For Joyce Dix, having her daughter and her granddaughter join her and her mom as members of First Baptist Church Troy was a special and most memorable moment.
Dix's mom, Mary Poynter, moved from Kentucky to Troy two years ago. She placed her membership at First Baptist Church about a year ago.
Having her mother in church with her again was a wonderful, comforting experience for Dix.
"I grew up in Kentucky and attended a little country Methodist church," Dix said. "We went to Sunday school and church on Sunday morning and church and MYF on Sunday night and prayer meeting on Wednesday night. My mother taught Sunday school and both of my parents were leaders of the MYF. We spent a lot of time at church."
Dix said her parents would do anything that needed to be done at the church.
"They loved the church and they loved the people," Dix said.
Whether the seed of her love of gospel music was planted in the small Methodist church, Dix is not sure.
One thing she is sure of is that she didn't learn to sing in her "old Kentucky home."
"I went back to that church many years later and sang and a friend said she couldn't believe it was me," Dix said, laughing. "She said when I was growing up I was a terrible singer."
Dix said she probably inherited her love of music from her mother's father who played guitar and harmonica – at the same time.
Actually, Dix said she didn't sing a lot publicly until she moved to Troy.
Dix is a popular soloist among those who follow gospel music and she also sings in the church choir. Both her daughter, Angie Johnson, and granddaughter, Leighanne Johnson, sing.
And it was Leighanne's debut at First Baptist Church that set the stage for the four generations to share a very special time together.
"Leighanne was going to sing the last Sunday in April," Dix said. "Angie and Randall wanted to join First Baptist and so did Leighanne.
They wanted to join as a family."
And, what better time than when Leighanne was going to sing."
To make the moment even more special, Dix and her mom also participated in the service.
Before Leighanne sang, "My Heart Will Always be Your Home," her mother, grandmother and great-grandmother read Psalm 145.
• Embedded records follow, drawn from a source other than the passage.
File: src/sv/lfrc_pkg.sv
package lfrc_pkg;

  localparam logic [7:0] SYNC_BYTE  = 8'hFF;
  localparam logic [7:0] START_BYTE = 8'hC5;
  localparam logic [15:0] CRC_INIT  = 16'hFFFF;
  localparam logic [15:0] CRC_POLY  = 16'hA001;
  localparam logic [15:0] TIMEOUT_RESET = 16'd100;

  typedef enum logic [2:0] {
    EV_PAY     = 3'd0,
    EV_GOOD    = 3'd1,
    EV_BAD     = 3'd2,
    EV_LONG    = 3'd3,
    EV_TIMEOUT = 3'd4
  } event_t;

  typedef struct packed {
    logic       mode;
    logic [7:0] rx_byte;
  } in_item_t;

  typedef struct packed {
    logic [2:0] event_res;
    logic [7:0] data_byte;
    logic [7:0] byte_index;
    logic [7:0] src_addr;
    logic [7:0] dst_addr;
    logic [7:0] ctrl_bits;
    logic [7:0] frame_type;
    logic [7:0] payload_len;
    logic       last;
  } out_item_t;

  // crc-16/modbus, reflected, one byte per call
  function automatic logic [15:0] crc16_byte(input logic [15:0] crc_in, input logic [7:0] b);
    logic [15:0] c;
    c = crc_in ^ {8'h00, b};
    for (int i = 0; i < 8; i++) begin
      if (c[0]) c = (c >> 1) ^ CRC_POLY;
      else      c = c >> 1;
    end
    return c;
  endfunction

endpackage

File: src/sv/link_frame_receiver_crc16.sv
// a result is registered: it appears on out_valid in the cycle after its input transaction is accepted
// throughput: one input transaction per cycle; the only stall comes from a held result
// register whose consumer is stalling
// reset (rst_n low, synchronous): hunting for sync, crc 0xFFFF, headers zero, timer
// disarmed, timeout_ticks back to 100, no result pending
module link_frame_receiver_crc16 #(
  parameter int unsigned MAX_PAYLOAD = 246
) (
  input  logic               clk,
  input  logic               rst_n,
  input  logic               in_valid,
  output logic               in_stall,
  input  lfrc_pkg::in_item_t in_item,
  output logic               out_valid,
  input  logic               out_stall,
  output lfrc_pkg::out_item_t out_item,
  input  logic               cfg_we,
  input  logic [15:0]        cfg_wdata
);
  import lfrc_pkg::*;

  localparam logic [7:0] MAX_LEN = 8'(MAX_PAYLOAD);

  typedef enum logic [3:0] {
    ST_HUNT  = 4'd0,
    ST_START = 4'd1,
    ST_SRC   = 4'd2,
    ST_DST   = 4'd3,
    ST_CHKL  = 4'd4,
    ST_CHKH  = 4'd5,
    ST_CTRL  = 4'd6,
    ST_TYPE  = 4'd7,
    ST_LEN   = 4'd8,
    ST_PAY   = 4'd9
  } rx_state_t;

  rx_state_t   rx_state_r, rx_state_nxt;
  logic [15:0] crc_acc_r, crc_acc_nxt;
  logic [7:0]  hdr_src_r, hdr_src_nxt;
  logic [7:0]  hdr_dst_r, hdr_dst_nxt;
  logic [15:0] rx_check_r, rx_check_nxt;
  logic [7:0]  hdr_ctrl_r, hdr_ctrl_nxt;
  logic [7:0]  hdr_type_r, hdr_type_nxt;
  logic [7:0]  hdr_len_r, hdr_len_nxt;
  logic [7:0]  pay_count_r, pay_count_nxt;
  logic [15:0] timeout_left_r, timeout_left_nxt;
  logic        timer_armed_r, timer_armed_nxt;
  logic [15:0] timeout_ticks_r;

  logic        out_valid_r;
  out_item_t   out_item_r;

  logic        in_acc;
  logic        res_valid;
  event_t      res_event;
  logic [7:0]  res_data;
  logic [7:0]  res_index;
  logic        res_last;
  logic [7:0]  b;
  logic [15:0] crc_upd;
  logic [15:0] crc_ffu;
  logic [7:0]  count_inc;
  logic        do_arm;
  event_t      verdict;
  out_item_t   res_item;

  assign in_stall  = out_valid_r & out_stall;
  assign in_acc    = in_valid & ~in_stall;
  assign out_valid = out_valid_r;
  assign out_item  = out_item_r;

  assign b         = in_item.rx_byte;
  assign crc_upd   = crc16_byte(crc_acc_r, b);
  assign crc_ffu   = crc16_byte(crc_acc_r, SYNC_BYTE);
  assign count_inc = pay_count_r + 8'd1;
  assign verdict   = (crc_upd == rx_check_r) ? EV_GOOD : EV_BAD;

  always_comb begin
    rx_state_nxt     = rx_state_r;
    crc_acc_nxt      = crc_acc_r;
    hdr_src_nxt      = hdr_src_r;
    hdr_dst_nxt      = hdr_dst_r;
    rx_check_nxt     = rx_check_r;
    hdr_ctrl_nxt     = hdr_ctrl_r;
    hdr_type_nxt     = hdr_type_r;
    hdr_len_nxt      = hdr_len_r;
    pay_count_nxt    = pay_count_r;
    timeout_left_nxt = timeout_left_r;
    timer_armed_nxt  = timer_armed_r;
    do_arm           = 1'b0;
    res_valid        = 1'b0;
    res_event        = EV_PAY;
    res_data         = 8'd0;
    res_index        = 8'd0;
    res_last         = 1'b0;

    if (in_item.mode) begin
      // millisecond tick
      if (timer_armed_r) begin
        if (timeout_left_r > 16'd1) begin
          timeout_left_nxt = timeout_left_r - 16'd1;
        end else begin
          timeout_left_nxt = 16'd0;
          timer_armed_nxt  = 1'b0;
          rx_state_nxt     = ST_HUNT;
          res_valid        = 1'b1;
          res_event        = EV_TIMEOUT;
          res_last         = 1'b1;
        end
      end
    end else begin
      case (rx_state_r)
        ST_START: begin
          if (b == START_BYTE) begin
            do_arm       = 1'b1;
            crc_acc_nxt  = CRC_INIT;
            rx_state_nxt = ST_SRC;
          end else if (b == SYNC_BYTE) begin
            do_arm = 1'b1;
          end else begin
            timer_armed_nxt = 1'b0;
            rx_state_nxt    = ST_HUNT;
          end
        end
        ST_SRC: begin
          do_arm       = 1'b1;
          hdr_src_nxt  = b;
          crc_acc_nxt  = crc_upd;
          rx_state_nxt = ST_DST;
        end
        ST_DST: begin
          do_arm       = 1'b1;
          hdr_dst_nxt  = b;
          crc_acc_nxt  = crc_upd;
          rx_state_nxt = ST_CHKL;
        end
        ST_CHKL: begin
          // check bytes enter the crc as 0xff
          do_arm       = 1'b1;
          rx_check_nxt = {8'h00, b};
          crc_acc_nxt  = crc_ffu;
          rx_state_nxt = ST_CHKH;
        end
        ST_CHKH: begin
          do_arm       = 1'b1;
          rx_check_nxt = {b, rx_check_r[7:0]};
          crc_acc_nxt  = crc_ffu;
          rx_state_nxt = ST_CTRL;
        end
        ST_CTRL: begin
          do_arm       = 1'b1;
          hdr_ctrl_nxt = b;
          crc_acc_nxt  = crc_upd;
          rx_state_nxt = ST_TYPE;
        end
        ST_TYPE: begin
          do_arm       = 1'b1;
          hdr_type_nxt = b;
          crc_acc_nxt  = crc_upd;
          rx_state_nxt = ST_LEN;
        end
        ST_LEN: begin
          hdr_len_nxt   = b;
          crc_acc_nxt   = crc_upd;
          pay_count_nxt = 8'd0;
          if (b > MAX_LEN) begin
            timer_armed_nxt = 1'b0;
            rx_state_nxt    = ST_HUNT;
            res_valid       = 1'b1;
            res_event       = EV_LONG;
            res_last        = 1'b1;
          end else if (b == 8'd0) begin
            timer_armed_nxt = 1'b0;
            rx_state_nxt    = ST_HUNT;
            res_valid       = 1'b1;
            res_event       = verdict;
            res_last        = 1'b1;
          end else begin
            do_arm       = 1'b1;
            rx_state_nxt = ST_PAY;
          end
        end
        ST_PAY: begin
          crc_acc_nxt   = crc_upd;
          pay_count_nxt = count_inc;
          res_valid     = 1'b1;
          res_data      = b;
          res_index     = pay_count_r;
          if (count_inc >= hdr_len_r) begin
            timer_armed_nxt = 1'b0;
            rx_state_nxt    = ST_HUNT;
            res_event       = verdict;
            res_last        = 1'b1;
          end else begin
            do_arm = 1'b1;
          end
        end
        default: begin
          // hunting, and any stray code
          if (b == SYNC_BYTE) begin
            do_arm       = 1'b1;
            rx_state_nxt = ST_START;
          end else begin
            rx_state_nxt = ST_HUNT;
          end
        end
      endcase
      if (do_arm) begin
        timeout_left_nxt = timeout_ticks_r;
        timer_armed_nxt  = 1'b1;
      end
    end
  end

  always_comb begin
    res_item.event_res   = res_event;
    res_item.data_byte   = res_data;
    res_item.byte_index  = res_index;
    res_item.src_addr    = hdr_src_nxt;
    res_item.dst_addr    = hdr_dst_nxt;
    res_item.ctrl_bits   = hdr_ctrl_nxt;
    res_item.frame_type  = hdr_type_nxt;
    res_item.payload_len = hdr_len_nxt;
    res_item.last        = res_last;
  end

  always_ff @(posedge clk) begin
    if (!rst_n) begin
      rx_state_r      <= ST_HUNT;
      crc_acc_r       <= CRC_INIT;
      hdr_src_r       <= 8'd0;
      hdr_dst_r       <= 8'd0;
      rx_check_r      <= 16'd0;
      hdr_ctrl_r      <= 8'd0;
      hdr_type_r      <= 8'd0;
      hdr_len_r       <= 8'd0;
      pay_count_r     <= 8'd0;
      timeout_left_r  <= 16'd0;
      timer_armed_r   <= 1'b0;
      timeout_ticks_r <= TIMEOUT_RESET;
      out_valid_r     <= 1'b0;
    end else begin
      if (cfg_we) begin
        timeout_ticks_r <= cfg_wdata;
      end
      if (in_acc) begin
        rx_state_r     <= rx_state_nxt;
        crc_acc_r      <= crc_acc_nxt;
        hdr_src_r      <= hdr_src_nxt;
        hdr_dst_r      <= hdr_dst_nxt;
        rx_check_r     <= rx_check_nxt;
        hdr_ctrl_r     <= hdr_ctrl_nxt;
        hdr_type_r     <= hdr_type_nxt;
        hdr_len_r      <= hdr_len_nxt;
        pay_count_r    <= pay_count_nxt;
        timeout_left_r <= timeout_left_nxt;
        timer_armed_r  <= timer_armed_nxt;
        out_valid_r    <= res_valid;
      end else if (!out_stall) begin
        out_valid_r <= 1'b0;
      end
    end
  end

  // result payload, no reset needed
  always_ff @(posedge clk) begin
    if (in_acc && res_valid) begin
      out_item_r <= res_item;
    end
  end

  a_armed_not_hunting: assert property (@(posedge clk) disable iff (!rst_n)
    timer_armed_r |-> (rx_state_r != ST_HUNT))
    else $error("timer armed while hunting");

  a_pay_count_in_range: assert property (@(posedge clk) disable iff (!rst_n)
    (rx_state_r == ST_PAY) |-> (pay_count_r < hdr_len_r))
    else $error("payload count past frame length");

  a_last_matches_event: assert property (@(posedge clk) disable iff (!rst_n)
    out_valid_r |-> (out_item_r.last == (out_item_r.event_res != EV_PAY)))
    else $error("last flag disagrees with event");

  a_idle_tick_silent: assert property (@(posedge clk) disable iff (!rst_n)
    (in_acc && in_item.mode && !timer_armed_r) |=> !out_valid_r)
    else $error("tick without armed timer produced a result");

endmodule
File: config.mk
export PLATFORM = sky130hd
export DESIGN_NAME = link_frame_receiver_crc16
export DESIGN_NICKNAME = d
export VERILOG_FILES = /design/src/sv/lfrc_pkg.sv /design/src/sv/link_frame_receiver_crc16.sv
export SDC_FILE = /design/constraint.sdc
export NUM_CORES = 1
export LEC_CHECK = 0
export ABC_AREA = 1
export CAP_MARGIN = 20
export CORE_MARGIN = 5
export CORE_UTILIZATION = 36
export CTS_CLUSTER_DIAMETER = 50
export DETAILED_ROUTE_END_ITERATION = 6
export DONT_BUFFER_PORTS = 1
export MAX_ROUTING_LAYER = met4
export PLACE_DENSITY_LB_ADDON = 0.12
export SLEW_MARGIN = 20
export SYNTH_ARGS = -nofsm -noshare
export SYNTH_HDL_FRONTEND = slang
export SYNTH_SLANG_ARGS = --single-unit
File: constraint.sdc
create_clock -name clk -period 6 [get_ports clk]
set_input_delay 0.9 -clock clk [delete_from_list [all_inputs] [get_ports clk]]
set_output_delay 0.9 -clock clk [all_outputs]
set_load 0.01 [all_outputs]
==> results.ini <==
[pwr]
power_density_nw_per_um2=329
irDropWorstVdd_uv=176
power_uw=3200
leakage_uw=0.00427

[global_route]
grt_use_total=0.177
antenna_found_initial=0
grt_overflow=0
grt_pass1_wl_um=39000
grt_pass1_vias=6965
grt_max_degree=56

[cells_and_area]
stdcell_area_um2=9720
fin_util=0.400
layout-drive-gt1-share=0.0795
n_fill_cell=2509
diodes=0
fin_nets=1198
area_growth_pct=9.31

[synthesis]
post-synth-top-count-cell=nand2_1
async_flop_share=0
synth_top_area_frac=0.266
synth_seq_cells=178
yosysSeqAreaShare=0.468
synth_common_cells=nand2_1 (239), nor2_1 (184), o21ai_0 (136), inv_1 (134), dfxtp_1 (118)
synth-edff-count=60
synth_warnings=0
synthFlopType=dfxtp_1
synth_nets=1222
synth_area_per_cell_um2=7.53
synth_area_leaders=dfxtp_1 (27%), edfxtp_1 (20%), nand2_1 (10%)
syn-cell-area_um2=8890
ys_types=45
synthCells=1181
post-synth-top-area-cell=dfxtp_1

[worst_setup_path]
rr_worst_depth=15
cp-start-kind=register
setup.worst_path.end_class=register
crit_buf_inv=1
critical-path-max-stage-delay_ns=0.48
r2r-start=pay_count_r[0]
critPathMaxFanout=13
worstPathArrival_ns=3.71
critPathTopFamily=simple AND/OR/NAND/NOR gates
r2r_slack_ns=2.64
crit_chain=inv_1 -> nor3_1 -> nand3_1 -> nor3_1 -> xor2_1 -> ha_1 -> nand2_1 -> nor2_1 -> a211oi_1 -> nand4_2 -> nand2_4 -> nand3_4 -> a21oi_4 -> nand2_1 -> a21oi_2
slowest_stage=a21oi_4
r2r_end=timeout_left_r[13]
crit_type=register to register
cp_data_required_time_ns=6.35

[detailed_routing]
drtAntennaViolNets=0
vias=7461
post_drt_wl_per_cell_um=16.1
drc=0
first_pass_iters=5
detailedRoute.firstIterationViolations=634
avgViaCountPerCell=4.99
wirelength_um=24000

[floorplan]
die_area_um2=27900
io_pins=92
start_util=0.366
num_rows=57
coreArea_um2=24300
die_x_um=167
die_h_um=167

[timing]
slew_violations=0
finalSetupViolCount=0
min_period_over_period=0.560
fin_skew_ns=0.0108
fmax_ghz=0.298
whs_ns=0.464
max-slew-margin-rel=0.419
rsz0062_at_grt=false
final_hold_viol_count=0
finalCriticalPeriod_ns=3.36
fin_setup_tns_ns=0
tightest_slew_ns=0.871

[clocking]
post_cts_resized=0
clockRootBuffer=clkbuf_16
clockBufferDepth=2
cts_tree=built
clock_sinks=178
cts_hold_buf=0
cts_buffers=17
path_clk_slew_ns=0.07
clk_latency_ns=0.43
cts_setup_buffers=0
cts-htree-levels=4

[placement]
hpwl_um=17000
gp_congestion=0.879
portBuffers=0
placed_cell_area_um2=9110

[run]
drv_cap=0

[hold_path]
holdPathStages=2
min-delay-start=timeout_ticks_r[4]
hold_path.class=register to register
min_to=timeout_ticks_r[4]

[outcome]
status=finished, final reports clean

==> cells in the final DEF, fill, tap and decap left out, types with 9 or more instances in the layout <==
cell | Yosys | routed
nand2_1 | 239 | 239
nor2_1 | 184 | 184
o21ai_0 | 136 | 136
inv_1 | 134 | 133
dfxtp_1 | 118 | 118
edfxtp_1 | 60 | 60
a21oi_1 | 52 | 51
nand3_1 | 43 | 43
xor2_1 | 22 | 22
clkbuf_16 | 0 | 18
inv_2 | 15 | 16
nor2_2 | 15 | 15
o22ai_1 | 14 | 14
a211oi_1 | 12 | 12
ha_1 | 11 | 11
nor3_1 | 9 | 9
==> cell type report <==
type | count | area [um2] | area share
Clock buffer | 18 | 450 | 0.0463
Tap cell | 324 | 405 | 0.0417
Timing Repair Buffer | 4 | 30.0 | 0.00309
Inverter | 154 | 578 | 0.0595
Sequential cell | 178 | 4160 | 0.428
Multi-Input combinational cell | 802 | 3940 | 0.405
Clock inverter | 14 | 156 | 0.0161
==> tightest hold or removal path, delay by kind of cell (launching register included) <==
kind | cells | cell delay (ns)
buf+inv | 1 | 0.06
flops | 1 | 0.30
compound gates | 1 | 0.06
==> cells by family after synthesis <==
logic type | after synthesis | synth area share
buffers and inverters | 201 | 0.0903
adder cells (fa/ha/maj) | 11 | 0.0155
AND/OR/NAND/NOR | 521 | 0.248
XOR/XNOR | 26 | 0.0256
AO/OA/AOI/OAI | 244 | 0.152
flip-flops | 178 | 0.468
==> flip-flops by register name (all words and copies together) (netlist names) <==
| signal | count |
|---|---|
| rx_state_r | 4 |
| rx_check_r | 16 |
| hdr_ctrl_r | 8 |
| hdr_type_r | 8 |
| out_valid | 1 |
| timeout_ticks_r | 16 |
| out_item | 60 |
| hdr_dst_r | 8 |
| crc_acc_r | 16 |
| pay_count_r | 8 |
| hdr_len_r | 8 |
| timer_armed_r | 1 |
| timeout_left_r | 16 |
| hdr_src_r | 8 |
==> layer usage <==
layer | part of all wire | global-route usage | routed length [um] | up-vias
li1 | - | - | - | 3792
met1 | 0.50 | 0.249 | 12000 | 3467
met2 | 0.44 | 0.265 | 10500 | 181
met3 | 0.049 | 0.0328 | 1170 | 21
met4 | 0.014 | 0.0494 | 346 | 0
met5 | 0 | - | 0 | -
==> power by group <==
group | internal [uW] | switching [uW] | leakage, uW
Clock | 619 | 530 | 0.000297
Combinational | 224 | 449 | 0.00245
Sequential | 1320 | 61.2 | 0.00152
==> per-stage QoR <==
| stage | instances | setup WS, ns |
|---|---|---|
| after global routing | 1494 | 2.21 |
| after global placement | 1462 | 2.47 |
| after floorplan | 1181 | 0.986 |
| final | 1494 | 2.64 |
| after detailed placement | 1462 | 2.43 |
| after CTS | 1494 | 2.55 |
==> worst max-delay path by stage <==
stage                   startpoint                 end  slack (ns)  cells after the start
finish              pay_count_r[0]  timeout_left_r[13]        2.64                     15
global route        pay_count_r[0]  timeout_left_r[15]        2.21                     16
CTS                 pay_count_r[0]  timeout_left_r[13]        2.55                     15
detailed placement      in_item[4]        out_item[18]        2.43                      9
global placement        in_item[4]        out_item[22]        2.47                      9
floorplan               in_item[1]         out_item[0]        0.99                      9
Power figures use the tool's default switching activity.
"It was a honor to be a part of the service," Dix said. "For four generations to be members of the same church at the same time is a little unusual. This was a very special time for us – a milestone in our lives – that we could all be together as one mind and one heart and share that time as four generations. It meant so much to me to be a part of Leighanne's day – and their day – Angie and Randall's and, of course, my mother's."